-- Your task --
Print every line of the listing below, starting with the line that holds "flush_cnt <= flush_cnt + 32'd1;" and going on through the line that holds "the 8-bit ALU.", both included, and print nothing else.

----- Supplied data -----

==> src/rtl/id_ex_stage.sv <==
// id_ex_stage: RV32I decode stage.
// Holds the IF/ID register and the ID/EX pipeline register, drives the
// register-file read addresses, generates the immediate, inserts one bubble
// per load-use hazard and honours a flush from EX.
// Optional build macro ID_STALL_CNT_EN adds saturating stall/flush counters
// (ports stall_cnt, flush_cnt).
module id_ex_stage #(
  parameter int unsigned XLEN      = 32,
  parameter logic [31:0] NOP_INSTR = 32'h0000_0013
) (
  input  logic            clk,
  input  logic            rst_n,
  input  logic            if_valid,
  input  logic [31:0]     if_instr,
  input  logic [XLEN-1:0] if_pc,
  output logic            id_ready,
  output logic [4:0]      rf_a1,
  output logic [4:0]      rf_a2,
  input  logic [XLEN-1:0] rf_rd1,
  input  logic [XLEN-1:0] rf_rd2,
  input  logic            flush_i,
  output logic            ex_valid,
  output logic [XLEN-1:0] ex_pc,
  output logic [XLEN-1:0] ex_rs1_data,
  output logic [XLEN-1:0] ex_rs2_data,
  output logic [XLEN-1:0] ex_imm,
  output logic [4:0]      ex_rs1,
  output logic [4:0]      ex_rs2,
  output logic [4:0]      ex_rd,
  output logic [6:0]      ex_opcode,
  output logic [2:0]      ex_funct3,
  output logic            ex_funct7b5,
  output logic            ex_mem_read,
  output logic            ex_mem_write,
  output logic            ex_reg_write
`ifdef ID_STALL_CNT_EN
  ,
  output logic [31:0]     stall_cnt,
  output logic [31:0]     flush_cnt
`endif
);

  localparam logic [6:0] OPC_OP     = 7'b0110011;
  localparam logic [6:0] OPC_OP_IMM = 7'b0010011;
  localparam logic [6:0] OPC_LOAD   = 7'b0000011;
  localparam logic [6:0] OPC_STORE  = 7'b0100011;
  localparam logic [6:0] OPC_BRANCH = 7'b1100011;
  localparam logic [6:0] OPC_JALR   = 7'b1100111;
  localparam logic [6:0] OPC_JAL    = 7'b1101111;
  localparam logic [6:0] OPC_LUI    = 7'b0110111;
  localparam logic [6:0] OPC_AUIPC  = 7'b0010111;

  typedef struct packed {
    logic            valid;
    logic [XLEN-1:0] pc;
    logic [XLEN-1:0] rs1_data;
    logic [XLEN-1:0] rs2_data;
    logic [XLEN-1:0] imm;
    logic [4:0]      rs1;
    logic [4:0]      rs2;
    logic [4:0]      rd;
    logic [6:0]      opcode;
    logic [2:0]      funct3;
    logic            funct7b5;
    logic            mem_read;
    logic            mem_write;
    logic            reg_write;
  } ex_t;

  logic            id_valid;
  logic [31:0]     id_instr;
  logic [XLEN-1:0] id_pc;

  logic [6:0]      opcode;
  logic [4:0]      rs1;
  logic [4:0]      rs2;
  logic [4:0]      rd;
  logic            use_rs1;
  logic            use_rs2;
  logic            writes_rd;
  logic            mem_read_c;
  logic            mem_write_c;
  logic [XLEN-1:0] imm_c;
  logic            hz;

  ex_t ex_q;
  ex_t ex_d;

  assign opcode = id_instr[6:0];
  assign rd     = id_instr[11:7];
  assign rs1    = id_instr[19:15];
  assign rs2    = id_instr[24:20];
  assign rf_a1  = rs1;
  assign rf_a2  = rs2;

  // Opcode decode: source usage, control bits and immediate format.
  always_comb begin
    use_rs1     = 1'b0;
    use_rs2     = 1'b0;
    writes_rd   = 1'b0;
    mem_read_c  = 1'b0;
    mem_write_c = 1'b0;
    imm_c       = '0;
    case (opcode)
      OPC_OP: begin
        use_rs1   = 1'b1;
        use_rs2   = 1'b1;
        writes_rd = 1'b1;
      end
      OPC_OP_IMM, OPC_JALR: begin
        use_rs1   = 1'b1;
        writes_rd = 1'b1;
        imm_c     = {{20{id_instr[31]}}, id_instr[31:20]};
      end
      OPC_LOAD: begin
        use_rs1    = 1'b1;
        writes_rd  = 1'b1;
        mem_read_c = 1'b1;
        imm_c      = {{20{id_instr[31]}}, id_instr[31:20]};
      end
      OPC_STORE: begin
        use_rs1     = 1'b1;
        use_rs2     = 1'b1;
        mem_write_c = 1'b1;
        imm_c       = {{20{id_instr[31]}}, id_instr[31:25], id_instr[11:7]};
      end
      OPC_BRANCH: begin
        use_rs1 = 1'b1;
        use_rs2 = 1'b1;
        imm_c   = {{19{id_instr[31]}}, id_instr[31], id_instr[7],
                   id_instr[30:25], id_instr[11:8], 1'b0};
      end
      OPC_LUI, OPC_AUIPC: begin
        writes_rd = 1'b1;
        imm_c     = {id_instr[31:12], 12'h000};
      end
      OPC_JAL: begin
        writes_rd = 1'b1;
        imm_c     = {{11{id_instr[31]}}, id_instr[31], id_instr[19:12],
                     id_instr[20], id_instr[30:21], 1'b0};
      end
      default: begin
        // Unknown opcodes travel as valid instructions with no side effect.
      end
    endcase
  end

  // Load-use hazard against the load currently sitting in ID/EX.
  assign hz = id_valid & ex_q.valid & ex_q.mem_read & (ex_q.rd != 5'd0) &
              ((use_rs1 & (ex_q.rd == rs1)) | (use_rs2 & (ex_q.rd == rs2)));

  assign id_ready = ~hz | flush_i;

  // Next ID/EX contents: decoded instruction, or an all-zero bubble.
  always_comb begin
    ex_d = '0;
    if (id_valid && !hz && !flush_i) begin
      ex_d.valid     = 1'b1;
      ex_d.pc        = id_pc;
      ex_d.rs1_data  = rf_rd1;
      ex_d.rs2_data  = rf_rd2;
      ex_d.imm       = imm_c;
      ex_d.rs1       = use_rs1 ? rs1 : 5'd0;
      ex_d.rs2       = use_rs2 ? rs2 : 5'd0;
      ex_d.rd        = rd;
      ex_d.opcode    = opcode;
      ex_d.funct3    = id_instr[14:12];
      ex_d.funct7b5  = id_instr[30];
      ex_d.mem_read  = mem_read_c;
      ex_d.mem_write = mem_write_c;
      ex_d.reg_write = writes_rd & (rd != 5'd0);
    end
  end

  // IF/ID register: flush kills, hazard holds, otherwise accept fetch.
  always_ff @(posedge clk or negedge rst_n) begin
    if (!rst_n) begin
      id_valid <= 1'b0;
      id_instr <= NOP_INSTR;
      id_pc    <= '0;
    end else if (flush_i) begin
      id_valid <= 1'b0;
      id_instr <= NOP_INSTR;
      id_pc    <= '0;
    end else if (!hz) begin
      id_valid <= if_valid;
      id_instr <= if_instr;
      id_pc    <= if_pc;
    end
  end

  // ID/EX pipeline register.
  always_ff @(posedge clk or negedge rst_n) begin
    if (!rst_n) begin
      ex_q <= '0;
    end else begin
      ex_q <= ex_d;
    end
  end

  assign ex_valid     = ex_q.valid;
  assign ex_pc        = ex_q.pc;
  assign ex_rs1_data  = ex_q.rs1_data;
  assign ex_rs2_data  = ex_q.rs2_data;
  assign ex_imm       = ex_q.imm;
  assign ex_rs1       = ex_q.rs1;
  assign ex_rs2       = ex_q.rs2;
  assign ex_rd        = ex_q.rd;
  assign ex_opcode    = ex_q.opcode;
  assign ex_funct3    = ex_q.funct3;
  assign ex_funct7b5  = ex_q.funct7b5;
  assign ex_mem_read  = ex_q.mem_read;
  assign ex_mem_write = ex_q.mem_write;
  assign ex_reg_write = ex_q.reg_write;

`ifdef ID_STALL_CNT_EN
  // Saturating counters of stall and flush edges.
  always_ff @(posedge clk or negedge rst_n) begin
    if (!rst_n) begin
      stall_cnt <= '0;
      flush_cnt <= '0;
    end else begin
      if (hz && !flush_i && (stall_cnt != 32'hFFFF_FFFF)) begin
        stall_cnt <= stall_cnt + 32'd1;
      end
      if (flush_i && (flush_cnt != 32'hFFFF_FFFF)) begin
        flush_cnt <= flush_cnt + 32'd1;
      end
    end
  end
`else
  // Event counters are not built in this configuration.
`endif

endmodule
===== src/rtl/alu_operand_stage.sv =====
// alu_operand_stage: operand-fetch stage that sits in front of the 8-bit ALU.
// It holds a 4-entry register file and a per-register busy scoreboard. An issue
// reads two source registers into a one-deep output register (opa/opb feed ALU
// in1/in2), and the ALU result comes back through the write-back port.
// Optional feature (macro ALU_OPSTAGE_FWD_EN): a write-back in the issue cycle is
// bypassed to the read ports, so the issue does not stall on that busy source.
// Ports:
//   clk, rst_n                  clock, async active-low reset
//   iss_valid/iss_ready         issue handshake (iss_ready is combinational)
//   iss_ra, iss_rb, iss_rd      source A/B and destination addresses
//   iss_we                      issue writes iss_rd (sets its busy bit)
//   op_valid/op_ready           output handshake toward the ALU
//   opa, opb, op_rd, op_we      registered operand set
//   wb_en, wb_addr, wb_data     write-back from the ALU result path
//   busy                        scoreboard bits (debug)
module alu_operand_stage #(
    parameter int unsigned DATA_W = 8,
    parameter int unsigned NREG   = 4
) (
    input  logic              clk,
    input  logic              rst_n,
    input  logic              iss_valid,
    output logic              iss_ready,
    input  logic [1:0]        iss_ra,
    input  logic [1:0]        iss_rb,
    input  logic [1:0]        iss_rd,
    input  logic              iss_we,
    output logic              op_valid,
    input  logic              op_ready,
    output logic [DATA_W-1:0] opa,
    output logic [DATA_W-1:0] opb,
    output logic [1:0]        op_rd,
    output logic              op_we,
    input  logic              wb_en,
    input  logic [1:0]        wb_addr,
    input  logic [DATA_W-1:0] wb_data,
    output logic [NREG-1:0]   busy
);

    logic [DATA_W-1:0] rf [NREG];
    logic [NREG-1:0]   busy_nxt;
    logic [DATA_W-1:0] rd_a;
    logic [DATA_W-1:0] rd_b;
    logic              fwd_a;
    logic              fwd_b;
    logic              slot_free;
    logic              hazard;
    logic              iss_fire;

    // Same-cycle write-back match on each read port
`ifdef ALU_OPSTAGE_FWD_EN
    assign fwd_a = wb_en && (wb_addr == iss_ra);
    assign fwd_b = wb_en && (wb_addr == iss_rb);
`else
    assign fwd_a = 1'b0;
    assign fwd_b = 1'b0;
`endif

    // Read ports: register content, or bypassed write-back data on a match
    assign rd_a = fwd_a ? wb_data : rf[iss_ra];
    assign rd_b = fwd_b ? wb_data : rf[iss_rb];

    // One-deep output slot frees up when the current set is being consumed
    assign slot_free = !op_valid || op_ready;
    assign hazard    = (busy[iss_ra] && !fwd_a) || (busy[iss_rb] && !fwd_b);
    assign iss_ready = slot_free && !hazard;
    assign iss_fire  = iss_valid && iss_ready;

    // Scoreboard update: write-back clears first so an issue-set on the same address wins
    always_comb begin
        busy_nxt = busy;
        if (wb_en) begin
            busy_nxt[wb_addr] = 1'b0;
        end
        if (iss_fire && iss_we) begin
            busy_nxt[iss_rd] = 1'b1;
        end
    end

    // Register file and scoreboard state
    always_ff @(posedge clk or negedge rst_n) begin
        if (!rst_n) begin
            for (int i = 0; i < int'(NREG); i++) begin
                rf[i] <= '0;
            end
            busy <= '0;
        end else begin
            if (wb_en) begin
                rf[wb_addr] <= wb_data;
            end
            busy <= busy_nxt;
        end
    end

    // Output operand register; holds while op_valid and not op_ready
    always_ff @(posedge clk or negedge rst_n) begin
        if (!rst_n) begin
            op_valid <= 1'b0;
            opa      <= '0;
            opb      <= '0;
            op_rd    <= 2'b00;
            op_we    <= 1'b0;
        end else if (iss_fire) begin
            op_valid <= 1'b1;
            opa      <= rd_a;
            opb      <= rd_b;
            op_rd    <= iss_rd;
            op_we    <= iss_we;
        end else if (op_valid && op_ready) begin
            op_valid <= 1'b0;
        end
    end

endmodule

-----

-- Solution --
        flush_cnt <= flush_cnt + 32'd1;
      end
    end
  end
`else
  // Event counters are not built in this configuration.
`endif

endmodule
===== src/rtl/alu_operand_stage.sv =====
// alu_operand_stage: operand-fetch stage that sits in front of the 8-bit ALU.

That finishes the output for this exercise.